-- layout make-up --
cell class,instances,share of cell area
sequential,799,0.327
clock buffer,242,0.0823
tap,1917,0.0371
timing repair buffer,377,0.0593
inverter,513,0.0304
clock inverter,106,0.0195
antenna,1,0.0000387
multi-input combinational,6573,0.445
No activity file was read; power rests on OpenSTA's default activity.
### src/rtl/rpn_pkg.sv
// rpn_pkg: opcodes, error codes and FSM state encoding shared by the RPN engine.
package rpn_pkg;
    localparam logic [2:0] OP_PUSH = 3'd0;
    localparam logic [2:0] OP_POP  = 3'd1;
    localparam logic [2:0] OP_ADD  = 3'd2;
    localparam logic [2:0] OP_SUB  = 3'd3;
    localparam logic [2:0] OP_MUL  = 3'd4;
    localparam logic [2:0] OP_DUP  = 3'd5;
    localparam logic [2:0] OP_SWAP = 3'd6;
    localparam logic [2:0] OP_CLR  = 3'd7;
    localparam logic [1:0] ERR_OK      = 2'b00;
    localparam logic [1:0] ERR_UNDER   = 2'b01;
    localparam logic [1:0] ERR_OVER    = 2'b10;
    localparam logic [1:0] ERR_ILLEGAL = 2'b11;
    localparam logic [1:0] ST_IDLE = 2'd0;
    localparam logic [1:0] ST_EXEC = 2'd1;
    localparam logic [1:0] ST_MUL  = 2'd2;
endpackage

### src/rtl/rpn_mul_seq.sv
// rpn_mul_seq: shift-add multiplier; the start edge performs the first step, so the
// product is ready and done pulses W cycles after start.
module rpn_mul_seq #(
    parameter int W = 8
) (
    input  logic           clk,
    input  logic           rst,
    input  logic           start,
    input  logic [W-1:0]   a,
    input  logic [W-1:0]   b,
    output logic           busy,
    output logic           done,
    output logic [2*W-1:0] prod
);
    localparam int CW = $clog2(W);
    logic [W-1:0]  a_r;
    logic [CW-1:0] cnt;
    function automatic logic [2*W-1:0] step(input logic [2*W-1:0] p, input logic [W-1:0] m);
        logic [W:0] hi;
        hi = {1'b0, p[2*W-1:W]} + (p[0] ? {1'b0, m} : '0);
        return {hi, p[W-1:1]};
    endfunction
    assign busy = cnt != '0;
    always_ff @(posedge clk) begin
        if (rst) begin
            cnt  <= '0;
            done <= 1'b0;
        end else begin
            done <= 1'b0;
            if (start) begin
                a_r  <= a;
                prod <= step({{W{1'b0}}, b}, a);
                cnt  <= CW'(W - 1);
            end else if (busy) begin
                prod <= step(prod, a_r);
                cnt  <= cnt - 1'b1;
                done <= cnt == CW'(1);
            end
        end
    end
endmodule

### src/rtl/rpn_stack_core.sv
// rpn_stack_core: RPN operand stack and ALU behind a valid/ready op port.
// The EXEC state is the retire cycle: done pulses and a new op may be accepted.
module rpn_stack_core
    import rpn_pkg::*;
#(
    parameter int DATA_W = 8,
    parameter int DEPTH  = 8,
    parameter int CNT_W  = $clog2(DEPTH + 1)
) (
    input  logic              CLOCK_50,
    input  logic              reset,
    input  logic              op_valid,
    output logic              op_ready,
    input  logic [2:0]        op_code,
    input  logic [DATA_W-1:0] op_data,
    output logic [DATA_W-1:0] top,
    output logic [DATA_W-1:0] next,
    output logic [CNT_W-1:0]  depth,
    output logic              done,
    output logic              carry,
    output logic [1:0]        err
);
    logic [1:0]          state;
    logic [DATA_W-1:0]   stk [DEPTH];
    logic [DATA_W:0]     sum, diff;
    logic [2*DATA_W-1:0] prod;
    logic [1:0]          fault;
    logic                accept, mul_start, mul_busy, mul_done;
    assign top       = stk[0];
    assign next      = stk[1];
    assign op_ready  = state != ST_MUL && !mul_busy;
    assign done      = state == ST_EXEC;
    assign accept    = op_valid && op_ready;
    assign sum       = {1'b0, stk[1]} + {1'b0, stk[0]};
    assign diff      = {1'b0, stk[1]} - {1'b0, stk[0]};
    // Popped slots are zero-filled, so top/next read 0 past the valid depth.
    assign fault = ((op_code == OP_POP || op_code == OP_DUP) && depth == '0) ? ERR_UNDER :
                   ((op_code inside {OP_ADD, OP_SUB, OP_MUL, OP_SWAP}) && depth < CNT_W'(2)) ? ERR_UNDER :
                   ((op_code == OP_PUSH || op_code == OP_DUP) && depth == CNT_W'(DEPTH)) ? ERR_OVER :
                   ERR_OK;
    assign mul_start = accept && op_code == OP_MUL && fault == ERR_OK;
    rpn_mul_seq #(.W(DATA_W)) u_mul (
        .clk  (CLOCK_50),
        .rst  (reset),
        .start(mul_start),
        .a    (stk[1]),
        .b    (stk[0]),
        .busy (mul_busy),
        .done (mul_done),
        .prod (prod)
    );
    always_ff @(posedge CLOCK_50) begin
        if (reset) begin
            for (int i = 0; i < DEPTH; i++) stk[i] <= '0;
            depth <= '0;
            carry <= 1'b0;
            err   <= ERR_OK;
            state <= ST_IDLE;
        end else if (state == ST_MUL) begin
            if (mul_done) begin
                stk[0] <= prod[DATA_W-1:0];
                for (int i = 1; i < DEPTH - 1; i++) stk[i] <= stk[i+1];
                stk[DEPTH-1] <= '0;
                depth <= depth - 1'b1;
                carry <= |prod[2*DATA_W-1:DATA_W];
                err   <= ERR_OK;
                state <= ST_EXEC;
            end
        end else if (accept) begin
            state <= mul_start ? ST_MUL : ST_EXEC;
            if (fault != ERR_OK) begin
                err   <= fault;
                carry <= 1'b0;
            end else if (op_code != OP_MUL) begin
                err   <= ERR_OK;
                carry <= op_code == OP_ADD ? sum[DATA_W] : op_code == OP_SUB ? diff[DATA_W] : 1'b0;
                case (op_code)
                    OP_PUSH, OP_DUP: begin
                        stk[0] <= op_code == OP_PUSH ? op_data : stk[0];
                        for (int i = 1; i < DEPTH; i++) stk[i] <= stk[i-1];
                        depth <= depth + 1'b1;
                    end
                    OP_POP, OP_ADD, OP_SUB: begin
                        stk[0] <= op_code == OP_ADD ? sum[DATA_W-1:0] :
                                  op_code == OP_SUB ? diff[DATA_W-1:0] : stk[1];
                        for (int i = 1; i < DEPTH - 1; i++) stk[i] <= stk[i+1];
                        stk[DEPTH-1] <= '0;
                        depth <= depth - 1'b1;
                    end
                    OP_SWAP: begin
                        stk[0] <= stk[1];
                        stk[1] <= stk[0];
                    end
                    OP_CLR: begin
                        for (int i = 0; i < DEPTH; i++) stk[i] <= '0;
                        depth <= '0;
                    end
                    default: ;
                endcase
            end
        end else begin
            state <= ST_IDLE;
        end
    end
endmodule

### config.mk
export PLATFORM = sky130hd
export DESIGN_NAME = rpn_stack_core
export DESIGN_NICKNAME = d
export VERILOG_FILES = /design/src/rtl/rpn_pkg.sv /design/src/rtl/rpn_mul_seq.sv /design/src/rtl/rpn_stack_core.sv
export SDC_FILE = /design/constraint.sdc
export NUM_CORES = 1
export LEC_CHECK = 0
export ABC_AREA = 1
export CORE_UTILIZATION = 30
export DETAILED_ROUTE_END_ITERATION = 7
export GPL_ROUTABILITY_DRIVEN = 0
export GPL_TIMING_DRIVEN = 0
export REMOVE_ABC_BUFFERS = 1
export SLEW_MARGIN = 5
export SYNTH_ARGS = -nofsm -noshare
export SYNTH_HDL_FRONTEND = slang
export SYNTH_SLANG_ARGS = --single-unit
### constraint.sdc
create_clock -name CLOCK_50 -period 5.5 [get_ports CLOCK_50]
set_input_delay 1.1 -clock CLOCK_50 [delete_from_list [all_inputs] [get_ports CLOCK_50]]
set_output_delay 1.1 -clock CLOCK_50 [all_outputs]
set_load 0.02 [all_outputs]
.....
YOUR TASK: Would you please transcribe the lines above exactly, starting with the first line of the material and ending with the line that has "### src/rtl/rpn_mul_seq.sv"?

PROBLEM SOLUTION:
-- layout make-up --
cell class,instances,share of cell area
sequential,799,0.327
clock buffer,242,0.0823
tap,1917,0.0371
timing repair buffer,377,0.0593
inverter,513,0.0304
clock inverter,106,0.0195
antenna,1,0.0000387
multi-input combinational,6573,0.445
No activity file was read; power rests on OpenSTA's default activity.
### src/rtl/rpn_pkg.sv
// rpn_pkg: opcodes, error codes and FSM state encoding shared by the RPN engine.
package rpn_pkg;
    localparam logic [2:0] OP_PUSH = 3'd0;
    localparam logic [2:0] OP_POP  = 3'd1;
    localparam logic [2:0] OP_ADD  = 3'd2;
    localparam logic [2:0] OP_SUB  = 3'd3;
    localparam logic [2:0] OP_MUL  = 3'd4;
    localparam logic [2:0] OP_DUP  = 3'd5;
    localparam logic [2:0] OP_SWAP = 3'd6;
    localparam logic [2:0] OP_CLR  = 3'd7;
    localparam logic [1:0] ERR_OK      = 2'b00;
    localparam logic [1:0] ERR_UNDER   = 2'b01;
    localparam logic [1:0] ERR_OVER    = 2'b10;
    localparam logic [1:0] ERR_ILLEGAL = 2'b11;
    localparam logic [1:0] ST_IDLE = 2'd0;
    localparam logic [1:0] ST_EXEC = 2'd1;
    localparam logic [1:0] ST_MUL  = 2'd2;
endpackage

### src/rtl/rpn_mul_seq.sv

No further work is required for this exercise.